I have a little PyQT4 application which shows plots for a big data set (100k points x 14 channels). I just want to show a period of 128 points and click to show the next period.
My naive approach was to create the figures and plot only a subset of my data on each step in the loop. This leads to a loading time for quite a second and I thought this may be to much for this task.
Is there any way to improve the performance? Did I miss some matplotlib built-in functions to plot only a subset of data? I wouldn't mind a longer loading time at the beginning of the application, so maybe I could plot it all and zoom in?
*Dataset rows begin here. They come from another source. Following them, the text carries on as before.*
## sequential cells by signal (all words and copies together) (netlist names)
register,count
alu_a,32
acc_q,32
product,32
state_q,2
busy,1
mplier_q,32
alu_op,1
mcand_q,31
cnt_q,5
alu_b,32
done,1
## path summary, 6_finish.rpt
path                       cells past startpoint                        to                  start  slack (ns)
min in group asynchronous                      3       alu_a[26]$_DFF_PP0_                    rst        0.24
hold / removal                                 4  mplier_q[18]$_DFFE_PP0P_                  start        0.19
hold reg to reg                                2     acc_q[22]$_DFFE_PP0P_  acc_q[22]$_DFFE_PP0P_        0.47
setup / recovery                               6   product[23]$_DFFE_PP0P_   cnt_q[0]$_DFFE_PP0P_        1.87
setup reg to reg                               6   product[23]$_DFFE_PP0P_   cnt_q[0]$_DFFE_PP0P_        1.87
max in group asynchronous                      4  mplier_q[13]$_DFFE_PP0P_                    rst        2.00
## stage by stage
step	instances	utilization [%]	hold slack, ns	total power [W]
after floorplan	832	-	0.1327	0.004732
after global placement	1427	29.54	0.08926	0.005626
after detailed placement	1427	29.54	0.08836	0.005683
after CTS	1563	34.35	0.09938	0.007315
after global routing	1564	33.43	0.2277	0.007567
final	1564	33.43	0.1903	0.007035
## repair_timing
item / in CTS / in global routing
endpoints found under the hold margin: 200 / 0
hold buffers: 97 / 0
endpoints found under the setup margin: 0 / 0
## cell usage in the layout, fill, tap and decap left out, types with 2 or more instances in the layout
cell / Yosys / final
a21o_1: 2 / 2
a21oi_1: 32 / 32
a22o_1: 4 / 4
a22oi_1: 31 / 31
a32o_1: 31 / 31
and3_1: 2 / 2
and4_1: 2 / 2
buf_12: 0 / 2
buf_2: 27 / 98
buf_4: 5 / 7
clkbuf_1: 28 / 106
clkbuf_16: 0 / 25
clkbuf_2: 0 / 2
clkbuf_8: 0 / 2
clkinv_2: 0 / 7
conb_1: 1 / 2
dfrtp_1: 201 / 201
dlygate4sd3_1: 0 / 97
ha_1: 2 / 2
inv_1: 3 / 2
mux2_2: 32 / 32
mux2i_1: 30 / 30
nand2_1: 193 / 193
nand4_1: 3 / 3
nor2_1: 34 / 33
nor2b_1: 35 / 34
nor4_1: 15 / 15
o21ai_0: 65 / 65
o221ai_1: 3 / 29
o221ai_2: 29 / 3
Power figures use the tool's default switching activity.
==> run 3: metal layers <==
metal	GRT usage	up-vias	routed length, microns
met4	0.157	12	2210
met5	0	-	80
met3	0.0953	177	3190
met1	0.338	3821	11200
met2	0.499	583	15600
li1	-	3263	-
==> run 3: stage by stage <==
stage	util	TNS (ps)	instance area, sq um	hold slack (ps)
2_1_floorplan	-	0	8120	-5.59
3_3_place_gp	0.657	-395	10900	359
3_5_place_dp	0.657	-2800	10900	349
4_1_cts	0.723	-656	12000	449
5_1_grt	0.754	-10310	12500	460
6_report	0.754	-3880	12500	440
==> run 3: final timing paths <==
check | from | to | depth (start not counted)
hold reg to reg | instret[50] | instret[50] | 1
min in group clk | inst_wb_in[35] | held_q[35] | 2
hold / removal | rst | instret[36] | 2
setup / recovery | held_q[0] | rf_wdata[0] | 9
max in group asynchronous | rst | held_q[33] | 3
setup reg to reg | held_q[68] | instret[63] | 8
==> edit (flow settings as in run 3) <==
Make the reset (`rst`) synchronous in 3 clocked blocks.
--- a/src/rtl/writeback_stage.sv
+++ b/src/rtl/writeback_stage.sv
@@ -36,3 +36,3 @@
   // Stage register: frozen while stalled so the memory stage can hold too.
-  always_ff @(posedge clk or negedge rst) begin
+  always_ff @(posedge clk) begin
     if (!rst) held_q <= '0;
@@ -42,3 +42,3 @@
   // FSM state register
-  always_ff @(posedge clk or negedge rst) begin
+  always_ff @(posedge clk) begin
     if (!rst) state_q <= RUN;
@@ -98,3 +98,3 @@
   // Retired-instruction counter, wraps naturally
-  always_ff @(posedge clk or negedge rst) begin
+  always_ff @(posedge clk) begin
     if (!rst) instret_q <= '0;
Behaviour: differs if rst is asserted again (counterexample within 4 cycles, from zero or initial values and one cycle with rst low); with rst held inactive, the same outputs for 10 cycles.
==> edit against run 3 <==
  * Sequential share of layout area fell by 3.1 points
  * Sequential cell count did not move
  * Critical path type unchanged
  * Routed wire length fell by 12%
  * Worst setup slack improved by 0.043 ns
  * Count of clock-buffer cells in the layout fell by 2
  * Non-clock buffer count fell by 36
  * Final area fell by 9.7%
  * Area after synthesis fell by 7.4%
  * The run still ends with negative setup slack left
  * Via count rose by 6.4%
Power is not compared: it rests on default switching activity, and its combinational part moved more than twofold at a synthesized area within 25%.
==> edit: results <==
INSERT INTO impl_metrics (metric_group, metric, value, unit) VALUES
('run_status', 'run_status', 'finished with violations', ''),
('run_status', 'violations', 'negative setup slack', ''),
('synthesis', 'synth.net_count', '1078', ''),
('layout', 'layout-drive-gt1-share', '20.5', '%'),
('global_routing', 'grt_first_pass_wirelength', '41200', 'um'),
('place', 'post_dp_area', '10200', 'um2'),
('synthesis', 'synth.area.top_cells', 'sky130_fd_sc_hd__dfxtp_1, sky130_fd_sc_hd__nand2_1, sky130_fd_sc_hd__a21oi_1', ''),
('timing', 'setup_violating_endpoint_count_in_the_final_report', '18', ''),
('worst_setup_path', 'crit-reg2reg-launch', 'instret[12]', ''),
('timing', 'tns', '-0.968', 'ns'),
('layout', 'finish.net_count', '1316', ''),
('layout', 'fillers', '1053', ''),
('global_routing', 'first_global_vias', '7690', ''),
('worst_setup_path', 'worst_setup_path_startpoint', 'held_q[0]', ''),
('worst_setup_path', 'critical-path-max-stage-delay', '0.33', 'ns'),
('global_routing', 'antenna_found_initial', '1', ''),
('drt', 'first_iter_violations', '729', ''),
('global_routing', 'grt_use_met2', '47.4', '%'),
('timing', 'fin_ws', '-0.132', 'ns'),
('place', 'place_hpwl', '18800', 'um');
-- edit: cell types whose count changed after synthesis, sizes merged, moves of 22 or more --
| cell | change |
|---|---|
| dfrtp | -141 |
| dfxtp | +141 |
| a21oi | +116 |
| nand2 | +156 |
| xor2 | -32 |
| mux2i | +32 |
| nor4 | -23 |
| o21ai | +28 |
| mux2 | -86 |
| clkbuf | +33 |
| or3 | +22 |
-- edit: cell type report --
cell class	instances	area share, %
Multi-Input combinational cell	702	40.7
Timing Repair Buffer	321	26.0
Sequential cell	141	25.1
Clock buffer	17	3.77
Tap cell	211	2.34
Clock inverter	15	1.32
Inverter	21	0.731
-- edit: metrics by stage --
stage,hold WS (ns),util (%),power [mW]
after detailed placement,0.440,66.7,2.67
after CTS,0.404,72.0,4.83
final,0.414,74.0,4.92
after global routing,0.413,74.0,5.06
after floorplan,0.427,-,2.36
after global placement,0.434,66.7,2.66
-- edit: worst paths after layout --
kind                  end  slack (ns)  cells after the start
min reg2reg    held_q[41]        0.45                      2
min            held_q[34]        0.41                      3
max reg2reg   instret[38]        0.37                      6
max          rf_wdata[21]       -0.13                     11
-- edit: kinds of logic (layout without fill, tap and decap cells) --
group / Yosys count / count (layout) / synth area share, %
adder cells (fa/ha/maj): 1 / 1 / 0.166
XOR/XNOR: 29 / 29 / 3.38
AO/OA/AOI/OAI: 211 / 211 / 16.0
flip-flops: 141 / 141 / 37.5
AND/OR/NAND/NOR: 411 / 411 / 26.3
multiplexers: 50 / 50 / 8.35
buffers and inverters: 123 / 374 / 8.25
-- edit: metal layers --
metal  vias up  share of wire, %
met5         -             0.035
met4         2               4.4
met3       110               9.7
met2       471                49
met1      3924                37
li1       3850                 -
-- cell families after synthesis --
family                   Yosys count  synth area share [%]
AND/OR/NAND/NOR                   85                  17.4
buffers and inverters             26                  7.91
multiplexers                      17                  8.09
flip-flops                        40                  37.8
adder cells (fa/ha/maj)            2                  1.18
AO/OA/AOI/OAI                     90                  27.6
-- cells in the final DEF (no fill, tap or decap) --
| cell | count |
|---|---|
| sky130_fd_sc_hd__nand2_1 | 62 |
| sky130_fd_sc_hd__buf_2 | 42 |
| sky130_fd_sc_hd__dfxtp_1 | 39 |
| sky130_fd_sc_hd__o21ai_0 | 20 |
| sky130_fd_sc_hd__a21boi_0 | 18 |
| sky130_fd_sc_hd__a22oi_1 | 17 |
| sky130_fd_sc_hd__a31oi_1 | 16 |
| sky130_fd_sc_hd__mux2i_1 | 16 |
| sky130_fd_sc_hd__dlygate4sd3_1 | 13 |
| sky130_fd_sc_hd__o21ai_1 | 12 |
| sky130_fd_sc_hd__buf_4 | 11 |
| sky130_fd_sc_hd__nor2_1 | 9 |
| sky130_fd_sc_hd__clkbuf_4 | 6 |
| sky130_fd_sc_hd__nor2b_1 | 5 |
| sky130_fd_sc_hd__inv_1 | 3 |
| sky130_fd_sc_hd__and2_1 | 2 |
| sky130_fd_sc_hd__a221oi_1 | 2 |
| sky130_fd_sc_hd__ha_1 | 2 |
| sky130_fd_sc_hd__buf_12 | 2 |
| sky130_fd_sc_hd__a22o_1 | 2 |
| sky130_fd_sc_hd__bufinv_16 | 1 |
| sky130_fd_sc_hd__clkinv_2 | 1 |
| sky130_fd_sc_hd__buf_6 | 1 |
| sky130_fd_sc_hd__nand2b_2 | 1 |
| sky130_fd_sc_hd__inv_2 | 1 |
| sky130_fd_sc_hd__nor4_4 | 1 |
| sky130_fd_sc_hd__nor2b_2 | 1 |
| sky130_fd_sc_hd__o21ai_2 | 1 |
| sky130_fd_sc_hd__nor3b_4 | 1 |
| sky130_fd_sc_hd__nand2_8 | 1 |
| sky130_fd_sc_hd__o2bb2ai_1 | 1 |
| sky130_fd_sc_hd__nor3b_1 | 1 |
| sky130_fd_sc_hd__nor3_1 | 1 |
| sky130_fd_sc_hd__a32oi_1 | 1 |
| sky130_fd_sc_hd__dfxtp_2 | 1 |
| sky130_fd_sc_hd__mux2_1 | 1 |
`src/rtl/jtframe_db15_resp.sv`:
```
// jtframe_db15_resp
// Device-side responder of the DB15 serial joystick link. It emulates the
// parallel-in/serial-out shift chain of a DB15 adapter. Two 16-bit joystick
// words are captured while the reader holds JOY_LOAD low. They are shifted
// out on JOY_DATA, LSB of joy1 first, on each rising edge of JOY_CLK.
//
// Ports
//   clk_sys     system clock
//   rst         asynchronous active-high reset
//   joy1, joy2  joystick states, active-high (1 = pressed)
//   JOY_CLK     reader shift clock, asynchronous, shift on rising edge
//   JOY_LOAD    reader parallel load, asynchronous, active-low
//   JOY_DATA    serial data, active-low buttons, registered
//   frame_done  one-cycle pulse after the 32nd shift
//   bit_cnt     shifts since last load, saturates at 32
//   overrun     sticky, a shift edge arrived with bit_cnt already at 32
//   link_ok     reader activity present
//
// Configuration
//   JTFRAME_DB15_WDOG_EN  defined: link_ok is driven by a WDOG_W-bit watchdog
//                         that is cleared on each falling edge of JOY_LOAD.
//                         undefined: link_ok is 1 whenever not in reset.

module jtframe_db15_resp #(
    parameter int unsigned WDOG_W = 20
) (
    input  logic        clk_sys,
    input  logic        rst,
    input  logic [15:0] joy1,
    input  logic [15:0] joy2,
    input  logic        JOY_CLK,
    input  logic        JOY_LOAD,
    output logic        JOY_DATA,
    output logic        frame_done,
    output logic [5:0]  bit_cnt,
    output logic        overrun,
    output logic        link_ok
);

    // [1:0] synchronizer, [2] aligned level, [3] previous level for edges.
    // Both pins go through identical pipelines, so the simultaneous-event
    // rules hold between the reader's load and clock pins.
    // The reset value is all ones. With that value, an idle-high pin creates
    // no edge after reset, and neither does an idle-low clock.
    logic [3:0]  clk_sh;
    logic [3:0]  load_sh;
    logic [31:0] sr;

    logic load_lvl;
    logic load_rise;
    logic clk_rise;
    logic shift_en;
    logic frame_full;

    always_ff @(posedge clk_sys or posedge rst) begin
        if (rst) begin
            clk_sh  <= '1;
            load_sh <= '1;
        end else begin
            clk_sh  <= {clk_sh[2:0], JOY_CLK};
            load_sh <= {load_sh[2:0], JOY_LOAD};
        end
    end

    assign load_lvl   = load_sh[2];
    assign load_rise  = load_sh[2] & ~load_sh[3];
    assign clk_rise   = clk_sh[2] & ~clk_sh[3];
    // A clock edge arriving together with the load release is dropped.
    assign shift_en   = load_lvl & clk_rise & ~load_rise;
    assign frame_full = (bit_cnt == 6'd32);

    always_ff @(posedge clk_sys or posedge rst) begin
        if (rst) begin
            sr         <= '1;
            bit_cnt    <= '0;
            frame_done <= 1'b0;
            overrun    <= 1'b0;
        end else begin
            frame_done <= 1'b0;
            if (!load_lvl) begin
                sr      <= {~joy2, ~joy1};
                bit_cnt <= '0;
            end else if (shift_en) begin
                if (frame_full) begin
                    overrun <= 1'b1;
                end else begin
                    sr      <= {1'b1, sr[31:1]};
                    bit_cnt <= bit_cnt + 6'd1;
                    if (bit_cnt == 6'd31) frame_done <= 1'b1;
                end
            end
        end
    end

    assign JOY_DATA = sr[0];

`ifdef JTFRAME_DB15_WDOG_EN
    localparam logic [WDOG_W-1:0] WDOG_LAST = {{(WDOG_W-1){1'b1}}, 1'b0};

    logic [WDOG_W-1:0] wdog_cnt;
    logic              load_fall;

    assign load_fall = ~load_sh[2] & load_sh[3];

    always_ff @(posedge clk_sys or posedge rst) begin
        if (rst) begin
            wdog_cnt <= '0;
            link_ok  <= 1'b0;
        end else if (load_fall) begin
            wdog_cnt <= '0;
            link_ok  <= 1'b1;
        end else if (wdog_cnt != '1) begin
            wdog_cnt <= wdog_cnt + 1'b1;
            // link drops on the same edge the counter saturates
            if (wdog_cnt == WDOG_LAST) link_ok <= 1'b0;
        end else begin
            link_ok <= 1'b0;
        end
    end
`else
    // Without the watchdog, the link is reported up whenever out of reset.
    // WDOG_W is a positive width, so the expression below is always 1.
    always_ff @(posedge clk_sys or posedge rst) begin
        if (rst) link_ok <= 1'b0;
        else     link_ok <= (WDOG_W > 0);
    end
`endif

endmodule

```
EDIT: Provided a simple running example
Took 7.39s to plot 8 samples
on my machine
import time
import matplotlib.pyplot as plt
import numpy as np
plt.ion()
num_channels = 14
num_samples = 1024
data = np.random.rand(num_channels, num_samples)
figure = plt.figure()
start = 0
period = 128
axes = []
for i in range(num_channels):
axes.append(figure.add_subplot(num_channels, 1, i+1))
end = start+period
x_values = [x for x in range(start, end)]
begin = time.time()
num_plot = 0
for i in range(0, num_samples, period):
num_plot += 1
end = start+period
for i, ax in enumerate(axes):
ax.hold(False)
ax.plot(x_values, data[i][start:end], '-')
ax.set_ylabel(i)
start += period
figure.canvas.draw()
print("Took %.2fs to plot %d samples" % (time.time()-begin, num_plot))